AIM OF THE EXERCISE:
Please return the lines below verbatim, beginning at the one that has "end else if" and stopping after the one that has "StBackoff: begin", and add no other lines.

EXERCISE MATERIAL:

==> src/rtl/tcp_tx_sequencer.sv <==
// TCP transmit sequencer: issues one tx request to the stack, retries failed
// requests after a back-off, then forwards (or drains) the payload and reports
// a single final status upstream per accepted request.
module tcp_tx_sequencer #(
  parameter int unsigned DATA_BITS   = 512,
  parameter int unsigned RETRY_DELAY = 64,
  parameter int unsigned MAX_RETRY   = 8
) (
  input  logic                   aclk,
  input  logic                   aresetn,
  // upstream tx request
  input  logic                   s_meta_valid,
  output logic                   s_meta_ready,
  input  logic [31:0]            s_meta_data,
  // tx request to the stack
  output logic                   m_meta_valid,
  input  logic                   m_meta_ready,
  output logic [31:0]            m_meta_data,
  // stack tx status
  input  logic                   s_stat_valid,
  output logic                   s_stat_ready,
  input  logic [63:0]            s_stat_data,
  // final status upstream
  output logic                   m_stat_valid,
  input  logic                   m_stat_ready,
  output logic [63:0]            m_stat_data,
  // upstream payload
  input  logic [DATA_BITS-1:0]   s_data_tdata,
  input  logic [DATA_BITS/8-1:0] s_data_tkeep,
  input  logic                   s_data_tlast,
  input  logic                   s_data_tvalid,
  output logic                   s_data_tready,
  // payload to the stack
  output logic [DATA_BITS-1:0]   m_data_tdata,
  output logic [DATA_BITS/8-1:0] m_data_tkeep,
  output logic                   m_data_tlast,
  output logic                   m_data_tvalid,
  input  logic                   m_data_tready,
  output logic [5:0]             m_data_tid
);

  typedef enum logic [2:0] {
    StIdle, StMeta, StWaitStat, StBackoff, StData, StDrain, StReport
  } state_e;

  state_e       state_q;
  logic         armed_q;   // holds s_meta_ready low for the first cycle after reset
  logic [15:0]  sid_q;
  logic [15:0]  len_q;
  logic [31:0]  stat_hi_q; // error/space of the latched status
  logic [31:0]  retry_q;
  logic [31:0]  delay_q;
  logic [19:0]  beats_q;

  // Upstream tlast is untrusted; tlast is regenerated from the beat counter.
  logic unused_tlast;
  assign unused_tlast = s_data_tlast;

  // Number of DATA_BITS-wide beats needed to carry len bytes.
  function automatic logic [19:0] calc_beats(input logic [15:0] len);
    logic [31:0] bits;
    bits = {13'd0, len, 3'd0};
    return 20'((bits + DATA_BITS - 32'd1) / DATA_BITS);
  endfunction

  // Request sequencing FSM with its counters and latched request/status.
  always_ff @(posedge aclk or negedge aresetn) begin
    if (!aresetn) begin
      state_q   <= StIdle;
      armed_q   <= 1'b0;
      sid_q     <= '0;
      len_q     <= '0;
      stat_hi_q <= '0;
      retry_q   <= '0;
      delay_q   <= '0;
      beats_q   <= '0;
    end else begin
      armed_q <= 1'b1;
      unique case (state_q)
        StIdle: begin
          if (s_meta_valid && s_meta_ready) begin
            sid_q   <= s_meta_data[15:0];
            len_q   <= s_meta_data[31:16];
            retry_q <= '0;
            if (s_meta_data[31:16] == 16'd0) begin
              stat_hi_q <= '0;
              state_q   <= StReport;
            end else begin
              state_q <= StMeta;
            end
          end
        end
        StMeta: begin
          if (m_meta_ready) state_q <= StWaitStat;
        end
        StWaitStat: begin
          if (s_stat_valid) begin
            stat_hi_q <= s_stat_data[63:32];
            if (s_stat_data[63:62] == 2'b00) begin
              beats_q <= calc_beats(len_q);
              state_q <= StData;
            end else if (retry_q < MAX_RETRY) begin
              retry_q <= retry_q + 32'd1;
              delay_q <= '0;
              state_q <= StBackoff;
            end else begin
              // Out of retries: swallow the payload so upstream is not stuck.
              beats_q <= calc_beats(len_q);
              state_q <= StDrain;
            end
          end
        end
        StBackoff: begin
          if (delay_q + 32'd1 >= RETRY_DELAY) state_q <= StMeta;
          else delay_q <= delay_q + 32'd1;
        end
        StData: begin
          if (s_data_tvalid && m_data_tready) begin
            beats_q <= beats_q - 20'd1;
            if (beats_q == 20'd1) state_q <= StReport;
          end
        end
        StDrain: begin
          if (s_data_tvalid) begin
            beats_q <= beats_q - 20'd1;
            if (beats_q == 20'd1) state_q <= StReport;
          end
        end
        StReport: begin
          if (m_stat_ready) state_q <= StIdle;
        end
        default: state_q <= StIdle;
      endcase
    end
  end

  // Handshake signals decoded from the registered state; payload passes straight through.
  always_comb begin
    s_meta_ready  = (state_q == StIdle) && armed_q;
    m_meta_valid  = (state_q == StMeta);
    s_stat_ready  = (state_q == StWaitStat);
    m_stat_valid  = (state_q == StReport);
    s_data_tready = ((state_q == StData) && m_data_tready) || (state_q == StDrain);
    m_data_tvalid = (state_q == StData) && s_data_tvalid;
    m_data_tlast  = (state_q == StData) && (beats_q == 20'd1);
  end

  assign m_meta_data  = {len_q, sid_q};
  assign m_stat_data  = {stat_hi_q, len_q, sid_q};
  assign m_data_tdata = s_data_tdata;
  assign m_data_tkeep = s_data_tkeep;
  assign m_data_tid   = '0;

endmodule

==

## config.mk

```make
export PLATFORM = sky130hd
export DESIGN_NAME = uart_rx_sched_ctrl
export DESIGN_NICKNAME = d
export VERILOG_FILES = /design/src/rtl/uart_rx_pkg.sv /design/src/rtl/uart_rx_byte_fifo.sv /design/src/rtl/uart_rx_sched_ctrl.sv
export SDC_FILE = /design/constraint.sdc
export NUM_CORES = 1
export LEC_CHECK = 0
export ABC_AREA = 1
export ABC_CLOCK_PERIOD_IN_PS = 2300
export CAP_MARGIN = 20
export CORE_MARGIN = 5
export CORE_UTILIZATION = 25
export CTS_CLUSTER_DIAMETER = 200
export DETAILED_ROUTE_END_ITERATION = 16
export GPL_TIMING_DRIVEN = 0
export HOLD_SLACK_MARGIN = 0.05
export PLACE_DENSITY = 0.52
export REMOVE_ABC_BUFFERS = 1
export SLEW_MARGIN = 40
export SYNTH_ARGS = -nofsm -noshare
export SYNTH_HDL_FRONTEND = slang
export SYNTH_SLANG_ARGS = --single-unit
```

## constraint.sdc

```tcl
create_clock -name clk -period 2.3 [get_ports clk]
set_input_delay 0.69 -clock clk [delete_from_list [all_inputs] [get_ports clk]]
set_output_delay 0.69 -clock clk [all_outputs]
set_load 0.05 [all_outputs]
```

...

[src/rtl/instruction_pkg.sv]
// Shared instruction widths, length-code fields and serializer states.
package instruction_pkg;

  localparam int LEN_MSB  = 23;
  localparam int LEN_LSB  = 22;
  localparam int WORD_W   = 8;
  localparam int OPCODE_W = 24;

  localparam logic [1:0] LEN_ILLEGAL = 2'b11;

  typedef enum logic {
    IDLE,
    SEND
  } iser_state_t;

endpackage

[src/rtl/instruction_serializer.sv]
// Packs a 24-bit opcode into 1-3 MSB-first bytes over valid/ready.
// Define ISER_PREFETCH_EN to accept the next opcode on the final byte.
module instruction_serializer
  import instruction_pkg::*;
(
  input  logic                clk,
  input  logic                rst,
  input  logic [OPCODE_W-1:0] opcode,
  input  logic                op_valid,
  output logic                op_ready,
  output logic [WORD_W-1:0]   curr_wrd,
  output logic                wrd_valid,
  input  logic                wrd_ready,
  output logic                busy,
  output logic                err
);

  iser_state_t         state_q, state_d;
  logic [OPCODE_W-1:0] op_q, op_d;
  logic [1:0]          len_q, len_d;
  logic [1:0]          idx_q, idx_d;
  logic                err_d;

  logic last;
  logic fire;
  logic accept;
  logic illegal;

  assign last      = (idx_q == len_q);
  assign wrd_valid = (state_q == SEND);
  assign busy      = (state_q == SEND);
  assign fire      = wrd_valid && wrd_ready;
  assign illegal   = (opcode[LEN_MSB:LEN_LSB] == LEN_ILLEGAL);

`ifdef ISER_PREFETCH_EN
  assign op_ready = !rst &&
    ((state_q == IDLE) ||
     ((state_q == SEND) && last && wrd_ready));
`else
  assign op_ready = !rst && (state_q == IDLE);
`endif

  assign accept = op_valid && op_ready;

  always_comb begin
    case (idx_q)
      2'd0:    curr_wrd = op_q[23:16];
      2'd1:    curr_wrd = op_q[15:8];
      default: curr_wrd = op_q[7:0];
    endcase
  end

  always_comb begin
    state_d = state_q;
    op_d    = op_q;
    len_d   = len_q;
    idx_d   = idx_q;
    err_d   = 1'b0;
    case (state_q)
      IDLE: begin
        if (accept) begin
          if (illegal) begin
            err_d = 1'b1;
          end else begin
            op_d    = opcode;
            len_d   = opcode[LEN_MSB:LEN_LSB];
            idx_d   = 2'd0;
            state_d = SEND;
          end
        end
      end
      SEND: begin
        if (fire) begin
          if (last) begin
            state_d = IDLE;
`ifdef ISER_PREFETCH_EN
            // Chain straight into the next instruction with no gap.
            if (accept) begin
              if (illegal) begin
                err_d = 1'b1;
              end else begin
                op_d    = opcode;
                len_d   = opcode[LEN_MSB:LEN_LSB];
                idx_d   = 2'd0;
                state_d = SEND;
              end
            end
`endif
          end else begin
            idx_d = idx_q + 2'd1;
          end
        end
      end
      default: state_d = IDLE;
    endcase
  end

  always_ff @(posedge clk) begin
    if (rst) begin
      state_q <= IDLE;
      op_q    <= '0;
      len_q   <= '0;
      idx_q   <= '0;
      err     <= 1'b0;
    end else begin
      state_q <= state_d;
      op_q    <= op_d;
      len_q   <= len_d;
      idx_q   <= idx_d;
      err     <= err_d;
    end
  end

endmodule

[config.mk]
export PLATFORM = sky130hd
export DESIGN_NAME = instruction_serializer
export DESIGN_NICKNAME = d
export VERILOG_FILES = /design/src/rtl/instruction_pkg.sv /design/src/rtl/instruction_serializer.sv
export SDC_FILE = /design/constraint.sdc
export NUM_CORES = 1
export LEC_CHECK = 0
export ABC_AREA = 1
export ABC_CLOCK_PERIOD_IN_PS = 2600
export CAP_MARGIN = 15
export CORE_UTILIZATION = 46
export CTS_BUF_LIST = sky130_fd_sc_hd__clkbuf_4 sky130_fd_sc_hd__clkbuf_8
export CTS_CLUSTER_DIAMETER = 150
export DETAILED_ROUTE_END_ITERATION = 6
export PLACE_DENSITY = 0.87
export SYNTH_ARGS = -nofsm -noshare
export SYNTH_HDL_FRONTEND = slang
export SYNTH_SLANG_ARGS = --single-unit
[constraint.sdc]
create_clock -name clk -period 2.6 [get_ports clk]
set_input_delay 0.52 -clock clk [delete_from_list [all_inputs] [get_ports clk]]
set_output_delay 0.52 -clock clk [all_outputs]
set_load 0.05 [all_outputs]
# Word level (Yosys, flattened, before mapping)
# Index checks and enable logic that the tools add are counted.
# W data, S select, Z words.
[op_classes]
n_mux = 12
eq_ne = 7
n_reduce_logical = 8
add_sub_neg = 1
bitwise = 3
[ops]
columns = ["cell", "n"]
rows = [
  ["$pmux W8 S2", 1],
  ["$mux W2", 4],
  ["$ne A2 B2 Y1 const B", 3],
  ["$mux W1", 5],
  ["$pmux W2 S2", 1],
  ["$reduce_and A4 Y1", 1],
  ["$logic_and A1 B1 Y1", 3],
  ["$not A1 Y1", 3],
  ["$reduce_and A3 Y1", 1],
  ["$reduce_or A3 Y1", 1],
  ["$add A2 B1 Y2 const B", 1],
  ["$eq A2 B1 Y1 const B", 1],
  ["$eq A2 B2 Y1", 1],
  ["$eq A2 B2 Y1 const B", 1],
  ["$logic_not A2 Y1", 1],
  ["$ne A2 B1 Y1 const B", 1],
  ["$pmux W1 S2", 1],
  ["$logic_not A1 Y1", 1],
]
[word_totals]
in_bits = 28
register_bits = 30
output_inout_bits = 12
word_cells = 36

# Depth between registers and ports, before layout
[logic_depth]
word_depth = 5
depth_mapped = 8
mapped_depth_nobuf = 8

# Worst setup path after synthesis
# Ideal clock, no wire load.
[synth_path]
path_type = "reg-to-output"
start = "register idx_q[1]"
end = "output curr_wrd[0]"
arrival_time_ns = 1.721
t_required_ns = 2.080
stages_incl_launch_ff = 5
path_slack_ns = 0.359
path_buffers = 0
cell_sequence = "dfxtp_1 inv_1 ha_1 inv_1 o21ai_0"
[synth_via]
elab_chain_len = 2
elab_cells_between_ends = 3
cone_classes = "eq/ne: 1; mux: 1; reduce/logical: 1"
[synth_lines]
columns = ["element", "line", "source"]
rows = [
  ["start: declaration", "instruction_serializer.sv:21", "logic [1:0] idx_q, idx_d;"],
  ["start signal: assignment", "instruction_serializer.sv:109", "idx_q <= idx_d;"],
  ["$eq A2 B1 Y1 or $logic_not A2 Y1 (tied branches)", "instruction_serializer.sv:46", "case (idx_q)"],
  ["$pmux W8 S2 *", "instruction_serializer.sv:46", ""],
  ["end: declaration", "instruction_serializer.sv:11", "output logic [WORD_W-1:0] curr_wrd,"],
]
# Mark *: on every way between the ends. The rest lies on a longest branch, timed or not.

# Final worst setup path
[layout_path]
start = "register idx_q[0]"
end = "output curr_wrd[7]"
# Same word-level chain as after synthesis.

ANSWER BOX:
            end else if (retry_q < MAX_RETRY) begin
              retry_q <= retry_q + 32'd1;
              delay_q <= '0;
              state_q <= StBackoff;
            end else begin
              // Out of retries: swallow the payload so upstream is not stuck.
              beats_q <= calc_beats(len_q);
              state_q <= StDrain;
            end
          end
        end
        StBackoff: begin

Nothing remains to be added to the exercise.